'''

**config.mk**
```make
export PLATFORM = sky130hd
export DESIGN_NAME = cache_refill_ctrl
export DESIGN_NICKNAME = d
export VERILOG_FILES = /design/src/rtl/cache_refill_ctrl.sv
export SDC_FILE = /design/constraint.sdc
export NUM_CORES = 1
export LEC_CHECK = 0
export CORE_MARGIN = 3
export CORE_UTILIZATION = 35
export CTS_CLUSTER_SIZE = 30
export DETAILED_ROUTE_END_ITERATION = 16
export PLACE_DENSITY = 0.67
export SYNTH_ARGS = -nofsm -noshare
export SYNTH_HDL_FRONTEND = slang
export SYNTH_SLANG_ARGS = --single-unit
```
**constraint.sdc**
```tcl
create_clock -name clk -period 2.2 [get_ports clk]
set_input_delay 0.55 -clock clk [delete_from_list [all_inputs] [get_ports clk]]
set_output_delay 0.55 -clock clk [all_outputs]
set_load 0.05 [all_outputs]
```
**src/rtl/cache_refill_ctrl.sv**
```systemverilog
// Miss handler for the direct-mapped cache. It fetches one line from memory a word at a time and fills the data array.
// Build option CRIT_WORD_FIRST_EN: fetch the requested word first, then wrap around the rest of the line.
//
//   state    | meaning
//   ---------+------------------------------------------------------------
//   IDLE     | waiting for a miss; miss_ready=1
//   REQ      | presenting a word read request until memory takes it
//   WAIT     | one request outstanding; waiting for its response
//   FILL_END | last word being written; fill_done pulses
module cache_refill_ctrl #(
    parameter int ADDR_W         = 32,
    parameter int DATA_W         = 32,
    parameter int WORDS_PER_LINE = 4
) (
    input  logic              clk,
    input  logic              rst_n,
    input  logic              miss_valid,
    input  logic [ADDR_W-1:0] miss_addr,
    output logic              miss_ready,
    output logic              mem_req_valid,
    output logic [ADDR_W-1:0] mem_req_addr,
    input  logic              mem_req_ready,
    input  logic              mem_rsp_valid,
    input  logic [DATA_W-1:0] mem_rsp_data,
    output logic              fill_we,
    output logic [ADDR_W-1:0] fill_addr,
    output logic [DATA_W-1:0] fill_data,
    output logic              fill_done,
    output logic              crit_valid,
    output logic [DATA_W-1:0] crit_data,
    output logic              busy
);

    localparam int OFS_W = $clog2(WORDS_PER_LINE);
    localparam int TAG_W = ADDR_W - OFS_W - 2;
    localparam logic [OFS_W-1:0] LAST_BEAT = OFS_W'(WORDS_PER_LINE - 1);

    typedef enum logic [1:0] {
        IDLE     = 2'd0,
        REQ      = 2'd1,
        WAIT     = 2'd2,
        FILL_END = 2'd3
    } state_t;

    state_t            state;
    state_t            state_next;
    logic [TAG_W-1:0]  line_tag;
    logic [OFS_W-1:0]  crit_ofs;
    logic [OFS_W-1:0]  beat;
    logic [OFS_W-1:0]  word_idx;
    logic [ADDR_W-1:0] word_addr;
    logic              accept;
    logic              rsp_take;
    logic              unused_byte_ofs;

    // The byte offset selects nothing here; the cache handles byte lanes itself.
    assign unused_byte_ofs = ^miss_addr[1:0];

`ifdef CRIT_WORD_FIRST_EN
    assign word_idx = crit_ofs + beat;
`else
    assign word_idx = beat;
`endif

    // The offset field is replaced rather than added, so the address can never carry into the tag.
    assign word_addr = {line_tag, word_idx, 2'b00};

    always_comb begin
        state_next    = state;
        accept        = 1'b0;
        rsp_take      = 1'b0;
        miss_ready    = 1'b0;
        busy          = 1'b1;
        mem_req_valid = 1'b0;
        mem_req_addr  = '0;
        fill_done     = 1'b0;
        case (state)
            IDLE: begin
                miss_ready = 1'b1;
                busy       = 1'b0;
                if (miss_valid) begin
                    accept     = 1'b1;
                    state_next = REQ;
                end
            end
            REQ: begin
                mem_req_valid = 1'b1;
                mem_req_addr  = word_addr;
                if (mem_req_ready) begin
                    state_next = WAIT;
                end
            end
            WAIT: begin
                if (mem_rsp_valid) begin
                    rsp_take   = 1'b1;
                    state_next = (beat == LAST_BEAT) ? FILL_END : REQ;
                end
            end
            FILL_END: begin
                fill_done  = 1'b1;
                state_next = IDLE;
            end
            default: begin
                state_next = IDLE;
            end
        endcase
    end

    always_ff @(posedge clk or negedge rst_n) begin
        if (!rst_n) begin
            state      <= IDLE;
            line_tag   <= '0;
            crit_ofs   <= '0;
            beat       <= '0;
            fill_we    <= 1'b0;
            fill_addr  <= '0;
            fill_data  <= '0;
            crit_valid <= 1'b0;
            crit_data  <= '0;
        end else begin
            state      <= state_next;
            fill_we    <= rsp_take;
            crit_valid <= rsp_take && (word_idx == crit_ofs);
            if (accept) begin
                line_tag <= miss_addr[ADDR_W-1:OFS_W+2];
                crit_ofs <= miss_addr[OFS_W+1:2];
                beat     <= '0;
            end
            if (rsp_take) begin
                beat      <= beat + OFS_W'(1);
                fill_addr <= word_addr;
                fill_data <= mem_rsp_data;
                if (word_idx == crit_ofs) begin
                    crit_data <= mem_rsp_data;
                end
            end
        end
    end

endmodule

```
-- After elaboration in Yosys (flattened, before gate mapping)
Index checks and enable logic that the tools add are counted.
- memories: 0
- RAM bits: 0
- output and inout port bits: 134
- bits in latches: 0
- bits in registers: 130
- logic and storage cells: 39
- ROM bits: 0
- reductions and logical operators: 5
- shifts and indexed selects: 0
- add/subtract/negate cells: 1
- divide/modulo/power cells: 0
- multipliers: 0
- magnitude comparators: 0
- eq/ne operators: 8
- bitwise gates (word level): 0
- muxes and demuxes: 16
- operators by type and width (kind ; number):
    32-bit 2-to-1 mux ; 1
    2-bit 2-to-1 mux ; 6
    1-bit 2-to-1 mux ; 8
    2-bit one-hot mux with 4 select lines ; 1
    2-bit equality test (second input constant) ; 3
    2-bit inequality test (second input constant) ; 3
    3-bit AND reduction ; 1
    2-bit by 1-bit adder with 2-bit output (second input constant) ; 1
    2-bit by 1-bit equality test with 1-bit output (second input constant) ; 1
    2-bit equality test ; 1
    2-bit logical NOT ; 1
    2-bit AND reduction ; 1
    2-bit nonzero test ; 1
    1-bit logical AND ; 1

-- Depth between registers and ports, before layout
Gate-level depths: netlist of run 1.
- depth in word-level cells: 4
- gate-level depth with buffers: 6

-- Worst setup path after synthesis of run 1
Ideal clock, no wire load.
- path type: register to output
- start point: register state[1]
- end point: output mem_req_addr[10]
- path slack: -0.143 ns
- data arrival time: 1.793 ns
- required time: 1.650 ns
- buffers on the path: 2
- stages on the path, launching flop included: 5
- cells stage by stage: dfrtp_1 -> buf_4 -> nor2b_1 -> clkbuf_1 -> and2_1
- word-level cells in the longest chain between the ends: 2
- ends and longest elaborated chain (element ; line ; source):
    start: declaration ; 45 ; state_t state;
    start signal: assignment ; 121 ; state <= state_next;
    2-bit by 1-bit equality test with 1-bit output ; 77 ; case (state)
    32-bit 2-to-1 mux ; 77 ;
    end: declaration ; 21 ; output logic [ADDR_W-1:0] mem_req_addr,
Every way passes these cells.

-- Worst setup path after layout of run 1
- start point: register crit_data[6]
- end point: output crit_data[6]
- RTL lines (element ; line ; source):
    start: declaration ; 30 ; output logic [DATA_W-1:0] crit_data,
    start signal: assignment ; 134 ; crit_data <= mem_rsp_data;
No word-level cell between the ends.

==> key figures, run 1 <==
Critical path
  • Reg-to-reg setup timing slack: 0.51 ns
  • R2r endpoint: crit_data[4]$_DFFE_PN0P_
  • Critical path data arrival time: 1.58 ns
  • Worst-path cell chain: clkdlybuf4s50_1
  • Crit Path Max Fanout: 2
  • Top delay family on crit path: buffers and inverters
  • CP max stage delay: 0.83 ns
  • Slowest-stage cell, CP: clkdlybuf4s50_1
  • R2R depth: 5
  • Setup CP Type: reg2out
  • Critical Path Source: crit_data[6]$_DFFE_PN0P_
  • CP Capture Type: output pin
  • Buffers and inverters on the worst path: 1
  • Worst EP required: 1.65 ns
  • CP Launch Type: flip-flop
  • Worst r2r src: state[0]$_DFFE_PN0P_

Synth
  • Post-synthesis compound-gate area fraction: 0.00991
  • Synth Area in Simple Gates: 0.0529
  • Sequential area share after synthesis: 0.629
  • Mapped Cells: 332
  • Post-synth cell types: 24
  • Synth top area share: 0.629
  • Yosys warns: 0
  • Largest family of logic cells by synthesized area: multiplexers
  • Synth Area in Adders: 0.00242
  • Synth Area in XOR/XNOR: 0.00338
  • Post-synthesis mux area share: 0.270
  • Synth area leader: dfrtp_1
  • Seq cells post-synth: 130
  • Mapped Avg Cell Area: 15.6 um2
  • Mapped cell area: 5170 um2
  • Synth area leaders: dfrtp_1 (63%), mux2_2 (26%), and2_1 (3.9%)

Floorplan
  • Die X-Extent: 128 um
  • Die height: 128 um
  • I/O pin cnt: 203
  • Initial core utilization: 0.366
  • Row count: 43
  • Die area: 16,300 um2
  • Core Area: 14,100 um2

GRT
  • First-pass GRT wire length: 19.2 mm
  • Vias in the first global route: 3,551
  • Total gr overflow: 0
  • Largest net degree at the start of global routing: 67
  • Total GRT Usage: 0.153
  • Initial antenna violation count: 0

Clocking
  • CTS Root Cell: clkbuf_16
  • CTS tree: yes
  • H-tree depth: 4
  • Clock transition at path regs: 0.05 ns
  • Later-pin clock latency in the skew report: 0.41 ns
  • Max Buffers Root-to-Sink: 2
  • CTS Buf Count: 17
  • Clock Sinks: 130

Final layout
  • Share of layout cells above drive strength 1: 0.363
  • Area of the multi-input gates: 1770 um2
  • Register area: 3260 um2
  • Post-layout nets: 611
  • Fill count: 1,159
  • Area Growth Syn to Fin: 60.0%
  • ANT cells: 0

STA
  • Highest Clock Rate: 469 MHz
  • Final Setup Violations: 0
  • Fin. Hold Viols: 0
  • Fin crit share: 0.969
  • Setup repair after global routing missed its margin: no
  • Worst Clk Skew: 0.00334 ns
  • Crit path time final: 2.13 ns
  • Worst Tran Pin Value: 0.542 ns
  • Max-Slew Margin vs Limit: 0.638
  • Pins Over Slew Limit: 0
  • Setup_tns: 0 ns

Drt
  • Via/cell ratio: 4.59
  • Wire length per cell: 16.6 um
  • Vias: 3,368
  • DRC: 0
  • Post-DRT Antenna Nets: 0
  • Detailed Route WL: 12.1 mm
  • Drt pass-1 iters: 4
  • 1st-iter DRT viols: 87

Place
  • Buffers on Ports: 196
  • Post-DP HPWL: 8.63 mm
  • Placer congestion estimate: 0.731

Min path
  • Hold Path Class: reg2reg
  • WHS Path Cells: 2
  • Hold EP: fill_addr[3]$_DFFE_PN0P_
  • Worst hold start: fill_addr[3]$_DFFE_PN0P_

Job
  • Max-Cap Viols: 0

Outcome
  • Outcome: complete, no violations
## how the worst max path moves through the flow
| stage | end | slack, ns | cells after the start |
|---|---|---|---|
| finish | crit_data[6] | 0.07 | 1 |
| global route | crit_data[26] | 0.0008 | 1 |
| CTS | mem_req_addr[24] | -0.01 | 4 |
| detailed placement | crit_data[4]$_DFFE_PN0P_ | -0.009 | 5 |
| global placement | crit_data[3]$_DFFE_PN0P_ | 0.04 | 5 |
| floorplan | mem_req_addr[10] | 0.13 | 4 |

'''

• [Exercise brief]:
Search the material above for lines containing the string "level", then pull them out.

• [Output below]:
- bitwise gates (word level): 0
Gate-level depths: netlist of run 1.
- depth in word-level cells: 4
- gate-level depth with buffers: 6
- word-level cells in the longest chain between the ends: 2
No word-level cell between the ends.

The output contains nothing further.